Pour cette année, l’exercice de prévision n’a probablement jamais été aussi difficile du fait de la crise sans précédent que nous devons affronter. Cette crise, par ses origines, son ampleur et ses conséquences, est malheureusement, sans nul doute, la plus grave depuis celle de 1929.

Il s’agit, en effet, d’une crise financière qui se double désormais d’une crise économique. Elle fait, à ce titre, encourir à notre pays un grave risque de crise sociale, une crise susceptible d’éprouver les fondements de son pacte républicain.

Sur le seul plan budgétaire, nous connaissons cependant un précédent d’une ampleur significative sous la Ve République : la loi de finances pour 1993, dont le cadrage macroéconomique était, lui aussi, chargé d’incertitudes. L’année 1993 fut marquée par une récession de 1, 3 %, la première depuis 1945, et l’exécution budgétaire s’est, en effet, soldée par un déficit public de près de 6 % du PIB. C’était, au surplus, il est vrai, la fin de l’époque de la réhabilitation de la dépense publique.

Les circonstances actuelles sont cependant bien différentes, et je tiens à rendre hommage au Gouvernement, qui a accompli un effort de rigueur et de sincérité dans l’évaluation des dépenses du budget qui nous est présenté.

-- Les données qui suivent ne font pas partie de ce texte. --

**src/cpsp_pkg.sv**
```systemverilog
// Package: payload types, register indexes and shared constants for the cascaded PID pair.
package cpsp_pkg;

  typedef struct packed {
    logic signed [15:0] delta_a;
    logic signed [15:0] delta_b;
    logic signed [31:0] target_position;
  } cpsp_in_t;

  typedef struct packed {
    logic signed [31:0] drive_a;
    logic signed [31:0] drive_b;
    logic               done_res;
  } cpsp_out_t;

  localparam int          DoneTolerance = 6554;
  localparam int unsigned MulSteps      = 32;

  localparam logic [2:0] RegPosKp  = 3'd0;
  localparam logic [2:0] RegPosKi  = 3'd1;
  localparam logic [2:0] RegPosKd  = 3'd2;
  localparam logic [2:0] RegVelKp  = 3'd3;
  localparam logic [2:0] RegVelKi  = 3'd4;
  localparam logic [2:0] RegVelKd  = 3'd5;
  localparam logic [2:0] RegSpdLim = 3'd6;
  localparam logic [2:0] RegStpLim = 3'd7;

  function automatic logic signed [63:0] sat64(input logic signed [63:0] v, input int bits);
    logic signed [63:0] lim;
    lim = 64'sd1 <<< (bits - 1);
    if (v > lim - 64'sd1) return lim - 64'sd1;
    if (v < -lim) return -lim;
    return v;
  endfunction

  function automatic logic signed [63:0] clamp_term(input logic signed [79:0] v);
    logic signed [79:0] lim;
    lim = 80'sd1 <<< 61;
    if (v > lim) return 64'sd1 <<< 61;
    if (v < -lim) return -(64'sd1 <<< 61);
    return v[63:0];
  endfunction

endpackage

```
**src/cpsp_mul.sv**
```systemverilog
// Bit-serial signed 32x48 multiplier giving floor(g*v/65536), one gain bit per cycle.
module cpsp_mul import cpsp_pkg::*; (
  input  logic               clk,
  input  logic               rst_n,
  input  logic               start,
  input  logic signed [31:0] gain,
  input  logic signed [47:0] value,
  output logic               busy,
  output logic signed [63:0] term
);
  logic               busy_r, busy_nxt;
  logic [5:0]         cnt_r, cnt_nxt;
  logic [31:0]        g_r, g_nxt;
  logic signed [79:0] v_r, v_nxt;
  logic signed [79:0] acc_r, acc_nxt;
  logic signed [79:0] prod;

  assign prod = acc_r >>> 16;

  always_comb begin
    busy_nxt = busy_r;
    cnt_nxt  = cnt_r;
    g_nxt    = g_r;
    v_nxt    = v_r;
    acc_nxt  = acc_r;
    if (start) begin
      busy_nxt = 1'b1;
      cnt_nxt  = '0;
      g_nxt    = gain;
      v_nxt    = 80'(value);
      acc_nxt  = '0;
    end else if (busy_r) begin
      if (g_r[0]) begin
        if (cnt_r == 6'(MulSteps - 1)) acc_nxt = acc_r - v_r;
        else acc_nxt = acc_r + v_r;
      end
      g_nxt = g_r >> 1;
      v_nxt = v_r <<< 1;
      cnt_nxt = cnt_r + 6'd1;
      if (cnt_r == 6'(MulSteps - 1)) busy_nxt = 1'b0;
    end
  end

  always_ff @(posedge clk) begin
    if (!rst_n) begin
      busy_r <= 1'b0;
      cnt_r  <= '0;
    end else begin
      busy_r <= busy_nxt;
      cnt_r  <= cnt_nxt;
    end
    g_r   <= g_nxt;
    v_r   <= v_nxt;
    acc_r <= acc_nxt;
  end

  assign busy = busy_r;
  assign term = clamp_term(prod);
endmodule

```
**src/cascaded_position_speed_pid_pair.sv**
```systemverilog
// Top level: cascaded position/speed PID pair for one axis with two opposed wheels.
// Usage:
//   in_ channel carries one control tick (wheel deltas and target position).
//   out_ channel returns one result per tick: two drives and a done flag.
//   cfg_ channel writes gains and limits by index; write only while idle.
//   Each tick runs nine products on one bit-serial multiplier (each one
//   started, run over its 32 gain bits and accumulated): three position
//   products, then the command clamp, the speed error setup, six speed
//   products and the result load into the output register.
//   One item is in flight at a time: no new transfer is taken until the result is loaded.
//   The result sits in an output register; the next input transfer is
//   taken as soon as the result is loaded there, so a stalled receiver
//   holds only the previous result, and a new result waits until it leaves.
//   Synchronous reset clears all loop state, the gain and limit registers and the handshakes.
//   When the position error falls under the tolerance, the drives are zero,
//   done is set and all loop state clears.
module cascaded_position_speed_pid_pair import cpsp_pkg::*; (
  input  logic        clk,
  input  logic        rst_n,
  input  logic        in_valid,
  output logic        in_stall,
  input  cpsp_in_t    in_data,
  output logic        out_valid,
  input  logic        out_stall,
  output cpsp_out_t   out_data,
  input  logic        cfg_valid,
  output logic        cfg_ready,
  input  logic [2:0]  cfg_index,
  input  logic [31:0] cfg_wdata
);
  typedef enum logic [2:0] {S_IDLE, S_POS, S_CMD, S_VEL, S_FIN, S_OUT} state_t;

  state_t state_r;
  logic [3:0] step_r;
  logic       mstart_r;

  logic signed [31:0] kp_r, ki_r, kd_r, vkp_r, vki_r, vkd_r;
  logic [30:0]        slim_r, stlim_r;
  logic signed [63:0] slim_s, stlim_s;

  logic signed [47:0] pos_sum_r, pint_r, iint_a_r, iint_b_r;
  logic signed [31:0] lperr_r, lcmd_r, lea_r, leb_r;

  logic signed [31:0] perr_r, cmd_r, ea_r, eb_r, da_r, db_r;
  logic signed [32:0] dperr_r;
  logic signed [63:0] sum_r;
  logic signed [31:0] drive_a_r;
  logic signed [47:0] npos_r, npint_r, nia_r, nib_r;

  logic               out_valid_r;
  cpsp_out_t          out_r;

  logic signed [31:0] mgain;
  logic signed [47:0] mval;
  logic               mbusy;
  logic signed [63:0] mterm;

  logic signed [63:0] t_sum, t_perr, t_cmd, t_diff, t_ea, t_eb;
  logic signed [63:0] t_pint, t_nia, t_nib;

  cpsp_mul u_mul (
    .clk, .rst_n, .start(mstart_r), .gain(mgain), .value(mval),
    .busy(mbusy), .term(mterm)
  );

  always_comb begin
    case (step_r)
      4'd0: begin mgain = kp_r;  mval = 48'(perr_r);  end
      4'd1: begin mgain = ki_r;  mval = npint_r;       end
      4'd2: begin mgain = kd_r;  mval = 48'(dperr_r); end
      4'd3: begin mgain = vkp_r; mval = 48'(ea_r);    end
      4'd4: begin mgain = vki_r; mval = nia_r;         end
      4'd5: begin mgain = vkd_r; mval = 48'(ea_r) - 48'(lea_r); end
      4'd6: begin mgain = vkp_r; mval = 48'(eb_r);    end
      4'd7: begin mgain = vki_r; mval = nib_r;         end
      default: begin mgain = vkd_r; mval = 48'(eb_r) - 48'(leb_r); end
    endcase
  end

  assign in_stall  = (state_r != S_IDLE);
  assign cfg_ready = 1'b1;
  assign out_valid = out_valid_r;
  assign out_data  = out_r;

  assign slim_s  = 64'($signed({1'b0, slim_r}));
  assign stlim_s = 64'($signed({1'b0, stlim_r}));

  always_comb begin
    t_sum  = sat64(64'(pos_sum_r) + 64'(in_data.delta_a) - 64'(in_data.delta_b), 48);
    t_perr = sat64(64'(in_data.target_position) - (t_sum <<< 15), 32);
    t_pint = sat64(64'(pint_r) + t_perr, 48);
    t_cmd  = sat64(sum_r, 32);
    if (t_cmd > slim_s) t_cmd = slim_s;
    if (t_cmd < -slim_s) t_cmd = -slim_s;
    t_diff = t_cmd - 64'(lcmd_r);
    if (t_diff > stlim_s) t_cmd = sat64(64'(lcmd_r) + stlim_s, 32);
    else if (t_diff < -stlim_s) t_cmd = sat64(64'(lcmd_r) - stlim_s, 32);
    t_ea = sat64(64'(cmd_r) - (64'(da_r) <<< 16), 32);
    t_eb = sat64(-64'(cmd_r) - (64'(db_r) <<< 16), 32);
    t_nia = sat64(64'(iint_a_r) + t_ea, 48);
    t_nib = sat64(64'(iint_b_r) + t_eb, 48);
  end

  always_ff @(posedge clk) begin
    if (!rst_n) begin
      state_r <= S_IDLE;
      step_r <= '0;
      mstart_r <= 1'b0;
      out_valid_r <= 1'b0;
      kp_r <= '0; ki_r <= '0; kd_r <= '0;
      vkp_r <= '0; vki_r <= '0; vkd_r <= '0;
      slim_r <= '0; stlim_r <= '0;
      pos_sum_r <= '0; pint_r <= '0; iint_a_r <= '0; iint_b_r <= '0;
      lperr_r <= '0; lcmd_r <= '0; lea_r <= '0; leb_r <= '0;
    end else begin
      mstart_r <= 1'b0;
      if (out_valid_r && !out_stall) out_valid_r <= 1'b0;
      if (cfg_valid) begin
        case (cfg_index)
          RegPosKp:  kp_r <= cfg_wdata;
          RegPosKi:  ki_r <= cfg_wdata;
          RegPosKd:  kd_r <= cfg_wdata;
          RegVelKp:  vkp_r <= cfg_wdata;
          RegVelKi:  vki_r <= cfg_wdata;
          RegVelKd:  vkd_r <= cfg_wdata;
          RegSpdLim: slim_r <= cfg_wdata[30:0];
          RegStpLim: stlim_r <= cfg_wdata[30:0];
          default: ;
        endcase
      end
      case (state_r)
        S_IDLE: begin
          if (in_valid) begin
            npos_r  <= t_sum[47:0];
            perr_r  <= t_perr[31:0];
            npint_r <= t_pint[47:0];
            dperr_r <= 33'(t_perr - 64'(lperr_r));
            da_r <= 32'(in_data.delta_a);
            db_r <= 32'(in_data.delta_b);
            sum_r <= '0;
            step_r <= '0;
            mstart_r <= 1'b1;
            state_r <= S_POS;
          end
        end
        S_POS: begin
          if (!mstart_r && !mbusy) begin
            if (step_r == 4'd2) begin
              sum_r <= sum_r + mterm;
              state_r <= S_CMD;
            end else begin
              sum_r <= sum_r + mterm;
              step_r <= step_r + 4'd1;
              mstart_r <= 1'b1;
            end
          end
        end
        S_CMD: begin
          cmd_r <= t_cmd[31:0];
          state_r <= S_VEL;
          step_r <= 4'd15;
        end
        S_VEL: begin
          if (step_r == 4'd15) begin
            ea_r <= t_ea[31:0];
            eb_r <= t_eb[31:0];
            nia_r <= t_nia[47:0];
            nib_r <= t_nib[47:0];
            sum_r <= '0;
            step_r <= 4'd3;
            mstart_r <= 1'b1;
          end else if (!mstart_r && !mbusy) begin
            if (step_r == 4'd5) begin
              drive_a_r <= 32'(sat64(sum_r + mterm, 32));
              sum_r <= '0;
            end else begin
              sum_r <= sum_r + mterm;
            end
            if (step_r == 4'd8) begin
              state_r <= S_FIN;
            end else begin
              step_r <= step_r + 4'd1;
              mstart_r <= 1'b1;
            end
          end
        end
        S_FIN: begin
          if (!out_valid_r || !out_stall) begin
            out_valid_r <= 1'b1;
            if (perr_r > -DoneTolerance && perr_r < DoneTolerance) begin
              out_r.drive_a <= '0;
              out_r.drive_b <= '0;
              out_r.done_res <= 1'b1;
              pos_sum_r <= '0; pint_r <= '0; iint_a_r <= '0; iint_b_r <= '0;
              lperr_r <= '0; lcmd_r <= '0; lea_r <= '0; leb_r <= '0;
            end else begin
              out_r.drive_a <= drive_a_r;
              out_r.drive_b <= 32'(sat64(sum_r, 32));
              out_r.done_res <= 1'b0;
              pos_sum_r <= npos_r; pint_r <= npint_r;
              iint_a_r <= nia_r; iint_b_r <= nib_r;
              lperr_r <= perr_r; lcmd_r <= cmd_r;
              lea_r <= ea_r; leb_r <= eb_r;
            end
            state_r <= S_IDLE;
          end
        end
        default: state_r <= S_IDLE;
      endcase
    end
  end

  a_one_in_flight: assert property (@(posedge clk) disable iff (!rst_n)
    (in_valid && !in_stall) |=> in_stall) else $error("transfer taken while busy");
  a_done_zero: assert property (@(posedge clk) disable iff (!rst_n)
    (out_valid && out_data.done_res) |-> (out_data.drive_a == 0 && out_data.drive_b == 0))
    else $error("done with nonzero drive");
  a_mul_idle: assert property (@(posedge clk) disable iff (!rst_n)
    (state_r == S_IDLE) |-> !mbusy) else $error("multiplier busy while idle");
endmodule

```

Cet exercice a d’autant plus de valeur à mes yeux qu’il s’opère dans un contexte délicat et mouvant.

Mais il y a quand même quelques bonnes nouvelles. Madame la ministre, il ne vous a pas échappé que, pour l’immédiat, notamment du fait des actions courageuses et concertées conduites par les pouvoirs publics, les taux d’intérêt se sont détendus : en un mois, pour les financements à un an, c’est une baisse de 100 points de base, soit 1% d’une dette de 1 000 milliards. L’allégement de charge est significatif

Autre bonne nouvelle dans ce contexte si incertain : les prix du pétrole sont revenus à des niveaux moins irrationnels. À 53 dollars le baril, la décrue est pour le moins significative puisque la baisse atteint près de 60 % en quelques mois. Sans doute est-il en effet possible, dans ces conditions, de revoir les prévisions d’inflation à la baisse ; les contraintes qui pèsent sur les crédits de dépense se trouveront ainsi quelque peu desserrées.

S’agissant de l’évaluation des recettes, nombre de scénarios sont possibles et ont été envisagés. Souhaitant qu’en ce domaine, comme l’a dit le rapporteur général, nous n’ajoutions pas la crise à la crise, j’adhère pleinement à la stratégie de sagesse choisie par le Gouvernement. Je le sais, le pilotage de nos finances publiques sera en 2009 contraignant et périlleux.

Nous devons, en effet, tout à la fois poursuivre, et sans doute amplifier, les réformes structurelles, tout en préservant la cohésion sociale. Il nous faut traverser la crise en aidant simultanément les plus vulnérables de nos concitoyens.

Grâce à cette prise de conscience lucide et à cette mobilisation générale de tous les acteurs économiques et sociaux, nous serons en mesure de mieux affronter cette crise et, je l’espère, de nous préparer à en sortir, étant entendu que cette perspective risque de se faire attendre quelque peu.

Nul doute que la réussite appelle tous les gouvernements à l’échelle du monde à agir de concert, à la recherche d’une synergie globale. C’est d’ailleurs, me semble-t-il, l’un des principaux enseignements du sommet du G20 qui vient de se tenir à Washington ; vous en revenez, madame la ministre.

Sous l’impulsion de la présidence française, l’Union européenne s’est mobilisée pour préparer les réformes attendues : surveillance des marchés financiers ; lutte contre les paradis bancaires, juridiques et fiscaux ; contrôle des spéculations à découvert. Tous les membres du G20, en attendant la prochaine réunion, prévue au début de l’année prochaine, sont convenus d’engagements généraux et, pour l’immédiat, ont reconnu la nécessité de faire « bon usage » des instruments budgétaires et fiscaux.

S’agissant du budget, la première question qui vient à l’esprit est de savoir s’il faut un plan de relance. Or le budget que nous examinons, madame la ministre, est, à la vérité, déjà un budget de relance.